BEGIN Provided material

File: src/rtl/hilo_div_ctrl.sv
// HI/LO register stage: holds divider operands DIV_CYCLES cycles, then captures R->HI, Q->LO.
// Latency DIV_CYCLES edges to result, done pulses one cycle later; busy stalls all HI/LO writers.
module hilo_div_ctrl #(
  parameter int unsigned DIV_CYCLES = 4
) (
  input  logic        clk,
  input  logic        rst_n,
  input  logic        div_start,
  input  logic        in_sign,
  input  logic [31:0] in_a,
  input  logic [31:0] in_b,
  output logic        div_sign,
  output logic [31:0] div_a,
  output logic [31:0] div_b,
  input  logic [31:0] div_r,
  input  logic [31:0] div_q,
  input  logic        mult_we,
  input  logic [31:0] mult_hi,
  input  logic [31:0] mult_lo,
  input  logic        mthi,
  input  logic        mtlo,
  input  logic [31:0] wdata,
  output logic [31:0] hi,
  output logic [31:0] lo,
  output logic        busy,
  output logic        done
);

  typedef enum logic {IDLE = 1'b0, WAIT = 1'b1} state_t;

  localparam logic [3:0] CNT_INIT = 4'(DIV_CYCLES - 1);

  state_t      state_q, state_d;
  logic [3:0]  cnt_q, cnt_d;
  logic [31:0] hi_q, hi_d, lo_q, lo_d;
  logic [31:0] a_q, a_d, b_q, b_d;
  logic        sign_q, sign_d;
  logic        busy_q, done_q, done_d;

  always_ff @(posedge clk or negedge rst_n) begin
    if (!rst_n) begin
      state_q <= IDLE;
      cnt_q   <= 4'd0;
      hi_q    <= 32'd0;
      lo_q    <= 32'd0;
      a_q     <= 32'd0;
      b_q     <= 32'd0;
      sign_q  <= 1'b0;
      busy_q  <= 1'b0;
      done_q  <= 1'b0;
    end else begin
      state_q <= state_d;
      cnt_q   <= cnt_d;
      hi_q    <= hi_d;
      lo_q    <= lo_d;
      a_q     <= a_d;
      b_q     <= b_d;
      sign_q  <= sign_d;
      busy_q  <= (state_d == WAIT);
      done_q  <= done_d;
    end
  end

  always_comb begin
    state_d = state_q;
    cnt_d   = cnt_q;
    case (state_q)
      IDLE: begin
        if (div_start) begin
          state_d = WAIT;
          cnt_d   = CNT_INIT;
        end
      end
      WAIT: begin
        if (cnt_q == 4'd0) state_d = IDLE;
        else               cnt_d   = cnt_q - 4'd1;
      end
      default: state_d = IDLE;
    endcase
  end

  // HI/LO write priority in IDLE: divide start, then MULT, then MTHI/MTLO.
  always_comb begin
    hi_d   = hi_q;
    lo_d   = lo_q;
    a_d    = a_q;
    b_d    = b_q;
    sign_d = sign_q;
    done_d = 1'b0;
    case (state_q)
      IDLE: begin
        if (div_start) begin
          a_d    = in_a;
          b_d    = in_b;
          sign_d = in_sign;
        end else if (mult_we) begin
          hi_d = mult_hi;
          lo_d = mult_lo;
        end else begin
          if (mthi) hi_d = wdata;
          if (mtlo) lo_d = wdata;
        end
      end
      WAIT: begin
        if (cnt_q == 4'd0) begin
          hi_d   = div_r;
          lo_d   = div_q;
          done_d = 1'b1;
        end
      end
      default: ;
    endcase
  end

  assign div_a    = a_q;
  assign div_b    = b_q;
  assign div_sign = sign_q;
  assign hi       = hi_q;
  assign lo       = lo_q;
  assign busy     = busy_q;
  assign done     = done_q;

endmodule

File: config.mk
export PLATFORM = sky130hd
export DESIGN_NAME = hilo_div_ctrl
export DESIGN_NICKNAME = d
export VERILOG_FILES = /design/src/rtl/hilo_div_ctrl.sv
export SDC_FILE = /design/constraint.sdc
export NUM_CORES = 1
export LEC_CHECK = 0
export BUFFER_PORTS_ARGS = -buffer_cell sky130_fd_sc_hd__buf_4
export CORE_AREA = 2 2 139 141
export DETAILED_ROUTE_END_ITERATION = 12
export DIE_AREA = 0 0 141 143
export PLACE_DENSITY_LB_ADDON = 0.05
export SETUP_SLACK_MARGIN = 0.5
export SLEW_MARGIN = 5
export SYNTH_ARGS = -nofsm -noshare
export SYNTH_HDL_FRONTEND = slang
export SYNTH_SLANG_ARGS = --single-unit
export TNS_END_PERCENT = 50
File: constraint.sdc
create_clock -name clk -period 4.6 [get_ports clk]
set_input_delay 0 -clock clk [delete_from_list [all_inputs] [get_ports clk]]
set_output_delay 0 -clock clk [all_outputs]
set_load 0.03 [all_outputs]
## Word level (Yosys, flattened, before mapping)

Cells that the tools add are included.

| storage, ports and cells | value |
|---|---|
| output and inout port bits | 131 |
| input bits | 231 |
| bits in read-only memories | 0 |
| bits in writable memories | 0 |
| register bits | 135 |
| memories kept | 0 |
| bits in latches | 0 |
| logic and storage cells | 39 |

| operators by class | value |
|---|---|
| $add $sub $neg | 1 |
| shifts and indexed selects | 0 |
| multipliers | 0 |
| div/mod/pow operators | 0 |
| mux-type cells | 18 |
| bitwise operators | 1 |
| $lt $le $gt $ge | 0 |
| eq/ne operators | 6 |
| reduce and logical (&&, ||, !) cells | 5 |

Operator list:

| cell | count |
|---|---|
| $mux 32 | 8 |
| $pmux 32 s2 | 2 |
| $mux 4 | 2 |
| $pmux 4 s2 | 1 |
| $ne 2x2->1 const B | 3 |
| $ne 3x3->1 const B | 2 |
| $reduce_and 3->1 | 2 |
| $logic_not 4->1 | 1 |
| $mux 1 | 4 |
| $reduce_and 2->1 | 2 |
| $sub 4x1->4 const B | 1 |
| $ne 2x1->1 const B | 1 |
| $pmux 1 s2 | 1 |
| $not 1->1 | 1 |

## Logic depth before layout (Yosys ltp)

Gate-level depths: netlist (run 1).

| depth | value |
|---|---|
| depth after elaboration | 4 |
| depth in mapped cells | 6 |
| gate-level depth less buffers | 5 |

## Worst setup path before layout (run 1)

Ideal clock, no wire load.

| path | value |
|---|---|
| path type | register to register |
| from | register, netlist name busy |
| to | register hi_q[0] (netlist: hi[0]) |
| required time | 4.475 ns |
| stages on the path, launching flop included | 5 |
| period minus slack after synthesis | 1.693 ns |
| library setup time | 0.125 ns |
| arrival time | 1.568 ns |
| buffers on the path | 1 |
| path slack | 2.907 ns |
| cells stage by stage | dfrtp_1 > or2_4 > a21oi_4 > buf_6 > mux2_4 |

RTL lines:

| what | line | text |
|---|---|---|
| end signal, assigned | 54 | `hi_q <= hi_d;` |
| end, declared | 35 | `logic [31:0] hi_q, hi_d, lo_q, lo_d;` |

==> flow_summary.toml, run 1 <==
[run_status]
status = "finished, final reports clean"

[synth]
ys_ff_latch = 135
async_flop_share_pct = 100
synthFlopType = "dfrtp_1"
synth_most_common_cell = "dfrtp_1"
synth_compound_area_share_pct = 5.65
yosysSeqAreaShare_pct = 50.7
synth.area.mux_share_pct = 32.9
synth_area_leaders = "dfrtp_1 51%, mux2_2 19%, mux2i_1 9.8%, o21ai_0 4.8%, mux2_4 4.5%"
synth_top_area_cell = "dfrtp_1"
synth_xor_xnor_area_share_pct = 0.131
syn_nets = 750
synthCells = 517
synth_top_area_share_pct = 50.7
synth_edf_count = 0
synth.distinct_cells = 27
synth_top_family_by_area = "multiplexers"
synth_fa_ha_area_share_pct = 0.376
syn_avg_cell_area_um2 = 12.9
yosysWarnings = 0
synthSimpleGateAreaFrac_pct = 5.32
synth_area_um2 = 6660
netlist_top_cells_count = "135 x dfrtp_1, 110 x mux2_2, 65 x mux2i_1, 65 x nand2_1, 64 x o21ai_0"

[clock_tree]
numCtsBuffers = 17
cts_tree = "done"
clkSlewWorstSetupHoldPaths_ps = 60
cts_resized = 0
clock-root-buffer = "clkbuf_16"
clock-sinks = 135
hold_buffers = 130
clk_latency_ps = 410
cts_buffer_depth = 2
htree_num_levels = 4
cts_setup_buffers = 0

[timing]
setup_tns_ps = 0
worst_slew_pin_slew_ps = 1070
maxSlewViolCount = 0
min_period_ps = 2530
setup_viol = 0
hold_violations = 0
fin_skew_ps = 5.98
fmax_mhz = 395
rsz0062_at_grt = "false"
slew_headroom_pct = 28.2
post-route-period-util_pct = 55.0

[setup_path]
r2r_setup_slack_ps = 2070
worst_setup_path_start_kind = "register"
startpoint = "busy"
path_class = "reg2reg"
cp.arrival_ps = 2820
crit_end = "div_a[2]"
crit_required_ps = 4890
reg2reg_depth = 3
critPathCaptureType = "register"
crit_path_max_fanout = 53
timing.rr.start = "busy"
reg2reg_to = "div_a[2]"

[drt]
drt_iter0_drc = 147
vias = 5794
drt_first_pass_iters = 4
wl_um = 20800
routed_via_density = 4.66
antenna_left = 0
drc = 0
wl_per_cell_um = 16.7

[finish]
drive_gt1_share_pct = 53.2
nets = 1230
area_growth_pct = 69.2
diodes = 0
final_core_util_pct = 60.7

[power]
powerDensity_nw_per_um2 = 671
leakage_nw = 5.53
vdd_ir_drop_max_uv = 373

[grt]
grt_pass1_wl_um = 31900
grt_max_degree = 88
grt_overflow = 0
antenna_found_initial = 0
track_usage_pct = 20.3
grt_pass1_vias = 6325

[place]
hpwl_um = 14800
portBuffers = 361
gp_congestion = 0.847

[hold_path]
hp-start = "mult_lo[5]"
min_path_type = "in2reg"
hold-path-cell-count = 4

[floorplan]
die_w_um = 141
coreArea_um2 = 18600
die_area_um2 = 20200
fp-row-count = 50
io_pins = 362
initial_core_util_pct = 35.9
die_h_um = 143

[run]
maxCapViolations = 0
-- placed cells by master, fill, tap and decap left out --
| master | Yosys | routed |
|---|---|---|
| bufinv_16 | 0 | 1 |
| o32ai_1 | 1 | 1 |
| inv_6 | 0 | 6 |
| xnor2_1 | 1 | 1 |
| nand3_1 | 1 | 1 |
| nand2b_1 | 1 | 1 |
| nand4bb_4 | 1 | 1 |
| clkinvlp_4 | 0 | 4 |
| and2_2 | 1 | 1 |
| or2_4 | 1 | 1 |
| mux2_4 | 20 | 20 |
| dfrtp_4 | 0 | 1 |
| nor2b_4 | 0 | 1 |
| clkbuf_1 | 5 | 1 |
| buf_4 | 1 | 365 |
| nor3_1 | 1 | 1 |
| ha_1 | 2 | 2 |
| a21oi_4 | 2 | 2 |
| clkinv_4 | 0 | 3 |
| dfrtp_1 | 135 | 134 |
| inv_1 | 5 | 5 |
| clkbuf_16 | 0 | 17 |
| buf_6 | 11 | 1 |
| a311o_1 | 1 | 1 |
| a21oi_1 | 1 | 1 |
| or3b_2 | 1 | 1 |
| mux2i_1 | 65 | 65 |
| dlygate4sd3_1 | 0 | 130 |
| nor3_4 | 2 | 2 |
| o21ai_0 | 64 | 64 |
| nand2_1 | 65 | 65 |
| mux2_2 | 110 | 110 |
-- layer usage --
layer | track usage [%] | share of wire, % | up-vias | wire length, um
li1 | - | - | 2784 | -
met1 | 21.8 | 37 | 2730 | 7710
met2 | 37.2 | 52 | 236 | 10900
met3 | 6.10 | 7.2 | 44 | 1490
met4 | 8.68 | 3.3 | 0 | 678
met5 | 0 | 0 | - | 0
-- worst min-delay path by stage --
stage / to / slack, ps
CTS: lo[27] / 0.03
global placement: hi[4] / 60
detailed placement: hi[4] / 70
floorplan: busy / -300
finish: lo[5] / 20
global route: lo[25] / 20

END Provided material

Instructions for the task:
From the records above, reproduce exactly the lines from the one with "[floorplan]" to the one with "clkbuf_16 | 0 | 17 |", both included, and no others.

Task output:
[floorplan]
die_w_um = 141
coreArea_um2 = 18600
die_area_um2 = 20200
fp-row-count = 50
io_pins = 362
initial_core_util_pct = 35.9
die_h_um = 143

[run]
maxCapViolations = 0
-- placed cells by master, fill, tap and decap left out --
| master | Yosys | routed |
|---|---|---|
| bufinv_16 | 0 | 1 |
| o32ai_1 | 1 | 1 |
| inv_6 | 0 | 6 |
| xnor2_1 | 1 | 1 |
| nand3_1 | 1 | 1 |
| nand2b_1 | 1 | 1 |
| nand4bb_4 | 1 | 1 |
| clkinvlp_4 | 0 | 4 |
| and2_2 | 1 | 1 |
| or2_4 | 1 | 1 |
| mux2_4 | 20 | 20 |
| dfrtp_4 | 0 | 1 |
| nor2b_4 | 0 | 1 |
| clkbuf_1 | 5 | 1 |
| buf_4 | 1 | 365 |
| nor3_1 | 1 | 1 |
| ha_1 | 2 | 2 |
| a21oi_4 | 2 | 2 |
| clkinv_4 | 0 | 3 |
| dfrtp_1 | 135 | 134 |
| inv_1 | 5 | 5 |
| clkbuf_16 | 0 | 17 |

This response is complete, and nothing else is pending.